- _Task_: Please find all lines in the data that hold the string "wins" and copy them.

[Stored data entries]
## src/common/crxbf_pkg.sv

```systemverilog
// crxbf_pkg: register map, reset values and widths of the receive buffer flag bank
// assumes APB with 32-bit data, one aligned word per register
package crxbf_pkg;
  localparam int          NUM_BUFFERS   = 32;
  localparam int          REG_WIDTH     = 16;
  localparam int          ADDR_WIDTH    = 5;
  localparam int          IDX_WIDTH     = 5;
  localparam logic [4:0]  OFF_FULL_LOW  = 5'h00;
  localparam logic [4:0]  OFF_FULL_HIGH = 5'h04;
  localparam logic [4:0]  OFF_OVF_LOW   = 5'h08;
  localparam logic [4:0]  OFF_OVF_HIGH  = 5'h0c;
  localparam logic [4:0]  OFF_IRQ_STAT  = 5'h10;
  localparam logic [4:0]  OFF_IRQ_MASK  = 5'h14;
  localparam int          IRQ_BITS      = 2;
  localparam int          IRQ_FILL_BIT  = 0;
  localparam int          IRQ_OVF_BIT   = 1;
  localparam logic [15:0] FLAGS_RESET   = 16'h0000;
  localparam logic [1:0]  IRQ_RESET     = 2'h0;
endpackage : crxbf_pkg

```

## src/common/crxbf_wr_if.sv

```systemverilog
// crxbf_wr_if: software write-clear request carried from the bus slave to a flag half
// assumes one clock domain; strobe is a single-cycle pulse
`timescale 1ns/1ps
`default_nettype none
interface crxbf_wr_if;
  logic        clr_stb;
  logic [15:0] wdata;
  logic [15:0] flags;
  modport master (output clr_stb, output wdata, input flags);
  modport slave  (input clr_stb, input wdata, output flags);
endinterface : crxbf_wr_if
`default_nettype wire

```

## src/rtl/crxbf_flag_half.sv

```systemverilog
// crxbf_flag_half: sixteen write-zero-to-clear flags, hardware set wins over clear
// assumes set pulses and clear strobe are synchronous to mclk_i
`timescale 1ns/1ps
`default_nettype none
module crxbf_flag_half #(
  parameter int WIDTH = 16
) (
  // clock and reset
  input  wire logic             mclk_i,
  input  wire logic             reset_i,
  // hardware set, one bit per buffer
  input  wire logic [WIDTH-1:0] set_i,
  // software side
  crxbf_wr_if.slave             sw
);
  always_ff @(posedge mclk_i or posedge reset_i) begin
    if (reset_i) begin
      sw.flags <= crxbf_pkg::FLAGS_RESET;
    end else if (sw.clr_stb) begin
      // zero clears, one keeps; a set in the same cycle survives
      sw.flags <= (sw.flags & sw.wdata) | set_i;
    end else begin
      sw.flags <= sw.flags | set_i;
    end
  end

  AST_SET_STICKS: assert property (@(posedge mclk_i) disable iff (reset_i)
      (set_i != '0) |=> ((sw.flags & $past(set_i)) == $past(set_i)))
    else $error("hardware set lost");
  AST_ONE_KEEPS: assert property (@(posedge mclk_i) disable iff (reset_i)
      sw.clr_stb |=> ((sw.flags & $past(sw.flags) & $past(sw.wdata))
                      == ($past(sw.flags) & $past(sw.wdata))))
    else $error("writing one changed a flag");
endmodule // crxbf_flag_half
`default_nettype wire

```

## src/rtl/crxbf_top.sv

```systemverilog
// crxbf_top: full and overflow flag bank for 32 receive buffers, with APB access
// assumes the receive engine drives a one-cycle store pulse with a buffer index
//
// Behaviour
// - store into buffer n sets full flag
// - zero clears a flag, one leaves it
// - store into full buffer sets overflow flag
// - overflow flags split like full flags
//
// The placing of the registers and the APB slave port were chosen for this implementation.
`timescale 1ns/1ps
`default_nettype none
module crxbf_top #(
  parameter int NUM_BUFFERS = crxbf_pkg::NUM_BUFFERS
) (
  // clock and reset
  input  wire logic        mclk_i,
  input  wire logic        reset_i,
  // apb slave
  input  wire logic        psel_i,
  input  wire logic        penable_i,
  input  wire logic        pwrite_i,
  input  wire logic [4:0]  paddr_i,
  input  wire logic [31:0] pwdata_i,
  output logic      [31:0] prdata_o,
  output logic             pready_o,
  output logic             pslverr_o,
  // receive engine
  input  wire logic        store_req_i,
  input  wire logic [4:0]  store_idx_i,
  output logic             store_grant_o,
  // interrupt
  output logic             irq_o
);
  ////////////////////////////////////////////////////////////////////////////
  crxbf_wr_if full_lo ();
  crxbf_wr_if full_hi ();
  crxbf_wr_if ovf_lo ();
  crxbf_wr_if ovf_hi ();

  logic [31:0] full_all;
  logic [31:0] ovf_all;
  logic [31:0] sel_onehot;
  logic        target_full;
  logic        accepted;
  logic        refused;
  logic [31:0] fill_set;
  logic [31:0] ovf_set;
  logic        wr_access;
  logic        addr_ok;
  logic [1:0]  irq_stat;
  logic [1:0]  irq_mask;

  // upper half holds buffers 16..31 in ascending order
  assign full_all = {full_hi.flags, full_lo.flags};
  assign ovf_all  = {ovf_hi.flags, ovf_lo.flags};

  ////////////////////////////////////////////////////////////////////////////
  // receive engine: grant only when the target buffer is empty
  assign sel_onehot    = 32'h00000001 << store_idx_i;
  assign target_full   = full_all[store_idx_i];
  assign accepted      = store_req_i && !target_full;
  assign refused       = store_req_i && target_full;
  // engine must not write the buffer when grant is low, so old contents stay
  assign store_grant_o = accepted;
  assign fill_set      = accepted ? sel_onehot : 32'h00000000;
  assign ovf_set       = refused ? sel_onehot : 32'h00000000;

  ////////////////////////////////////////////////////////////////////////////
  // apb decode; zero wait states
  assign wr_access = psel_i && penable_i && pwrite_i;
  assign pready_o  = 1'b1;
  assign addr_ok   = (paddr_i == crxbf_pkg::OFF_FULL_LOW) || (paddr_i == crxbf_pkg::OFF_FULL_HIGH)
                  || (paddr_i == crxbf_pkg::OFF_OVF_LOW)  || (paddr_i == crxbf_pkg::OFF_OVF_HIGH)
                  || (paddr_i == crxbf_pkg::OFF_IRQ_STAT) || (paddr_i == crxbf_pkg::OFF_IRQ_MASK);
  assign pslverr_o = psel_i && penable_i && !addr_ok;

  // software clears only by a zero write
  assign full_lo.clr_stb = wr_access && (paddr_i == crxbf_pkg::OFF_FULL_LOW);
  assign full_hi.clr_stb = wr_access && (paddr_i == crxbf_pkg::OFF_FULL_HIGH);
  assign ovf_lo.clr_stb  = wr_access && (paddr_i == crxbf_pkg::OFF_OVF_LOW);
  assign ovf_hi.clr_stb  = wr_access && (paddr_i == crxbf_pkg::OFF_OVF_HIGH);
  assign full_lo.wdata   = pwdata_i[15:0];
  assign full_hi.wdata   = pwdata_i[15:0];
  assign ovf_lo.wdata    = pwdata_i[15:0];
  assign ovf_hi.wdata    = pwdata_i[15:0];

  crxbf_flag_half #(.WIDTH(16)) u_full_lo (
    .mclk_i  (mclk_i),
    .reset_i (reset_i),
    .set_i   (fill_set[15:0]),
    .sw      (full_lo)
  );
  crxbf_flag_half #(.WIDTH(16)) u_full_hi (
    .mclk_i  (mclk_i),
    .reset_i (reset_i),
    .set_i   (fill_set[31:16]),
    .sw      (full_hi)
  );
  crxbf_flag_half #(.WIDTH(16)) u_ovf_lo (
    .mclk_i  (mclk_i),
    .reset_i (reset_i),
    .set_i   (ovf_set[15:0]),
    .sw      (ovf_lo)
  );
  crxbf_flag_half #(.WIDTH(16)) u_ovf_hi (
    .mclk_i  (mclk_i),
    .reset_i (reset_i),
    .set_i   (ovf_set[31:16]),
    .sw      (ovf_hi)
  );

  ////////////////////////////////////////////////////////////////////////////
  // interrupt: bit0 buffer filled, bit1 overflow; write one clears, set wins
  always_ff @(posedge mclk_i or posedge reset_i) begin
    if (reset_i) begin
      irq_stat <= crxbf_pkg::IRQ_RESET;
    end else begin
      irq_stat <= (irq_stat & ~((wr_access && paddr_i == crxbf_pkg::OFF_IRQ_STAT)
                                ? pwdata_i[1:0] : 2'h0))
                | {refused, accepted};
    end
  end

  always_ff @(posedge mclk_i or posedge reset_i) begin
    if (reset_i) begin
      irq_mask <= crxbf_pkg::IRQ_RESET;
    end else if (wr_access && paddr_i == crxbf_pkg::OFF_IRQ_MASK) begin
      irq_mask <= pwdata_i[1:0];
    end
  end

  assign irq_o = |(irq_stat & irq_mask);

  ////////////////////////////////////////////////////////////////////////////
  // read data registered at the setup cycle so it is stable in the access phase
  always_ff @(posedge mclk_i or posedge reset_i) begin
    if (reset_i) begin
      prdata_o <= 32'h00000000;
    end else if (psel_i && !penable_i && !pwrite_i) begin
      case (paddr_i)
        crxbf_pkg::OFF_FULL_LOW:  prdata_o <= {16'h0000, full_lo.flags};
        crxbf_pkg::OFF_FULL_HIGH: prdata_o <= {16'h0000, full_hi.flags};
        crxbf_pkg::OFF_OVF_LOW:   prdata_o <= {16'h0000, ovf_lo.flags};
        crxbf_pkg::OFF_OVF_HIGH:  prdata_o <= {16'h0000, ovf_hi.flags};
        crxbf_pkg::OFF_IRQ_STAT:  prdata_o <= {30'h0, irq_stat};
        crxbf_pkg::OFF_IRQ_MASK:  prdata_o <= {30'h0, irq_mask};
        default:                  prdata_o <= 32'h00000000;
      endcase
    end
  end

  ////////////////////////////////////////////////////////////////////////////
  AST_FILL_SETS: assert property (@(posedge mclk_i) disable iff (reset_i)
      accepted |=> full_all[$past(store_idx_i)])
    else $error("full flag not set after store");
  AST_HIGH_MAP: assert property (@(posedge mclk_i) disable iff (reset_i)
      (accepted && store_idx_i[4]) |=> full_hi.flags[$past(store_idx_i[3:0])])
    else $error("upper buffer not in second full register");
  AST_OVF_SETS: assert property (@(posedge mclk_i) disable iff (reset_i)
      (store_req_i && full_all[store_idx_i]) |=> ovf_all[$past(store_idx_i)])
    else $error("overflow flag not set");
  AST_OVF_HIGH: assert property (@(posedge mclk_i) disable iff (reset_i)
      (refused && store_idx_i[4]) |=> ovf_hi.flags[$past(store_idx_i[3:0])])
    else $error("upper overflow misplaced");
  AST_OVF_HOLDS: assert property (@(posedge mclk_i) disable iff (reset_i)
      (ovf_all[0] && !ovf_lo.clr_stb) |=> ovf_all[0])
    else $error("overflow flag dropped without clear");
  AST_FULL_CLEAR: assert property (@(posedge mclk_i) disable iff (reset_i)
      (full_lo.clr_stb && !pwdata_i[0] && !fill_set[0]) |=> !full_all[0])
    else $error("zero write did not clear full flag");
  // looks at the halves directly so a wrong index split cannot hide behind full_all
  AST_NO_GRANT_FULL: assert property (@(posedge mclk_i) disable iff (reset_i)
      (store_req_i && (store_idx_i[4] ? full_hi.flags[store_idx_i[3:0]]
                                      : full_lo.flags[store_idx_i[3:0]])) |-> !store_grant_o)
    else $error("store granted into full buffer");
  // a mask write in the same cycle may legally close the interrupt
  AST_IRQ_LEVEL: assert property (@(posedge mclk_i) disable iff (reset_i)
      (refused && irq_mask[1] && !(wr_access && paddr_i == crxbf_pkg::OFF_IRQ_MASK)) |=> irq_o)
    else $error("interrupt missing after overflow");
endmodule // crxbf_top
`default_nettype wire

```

- _Finished exercise_:
// crxbf_flag_half: sixteen write-zero-to-clear flags, hardware set wins over clear
  // interrupt: bit0 buffer filled, bit1 overflow; write one clears, set wins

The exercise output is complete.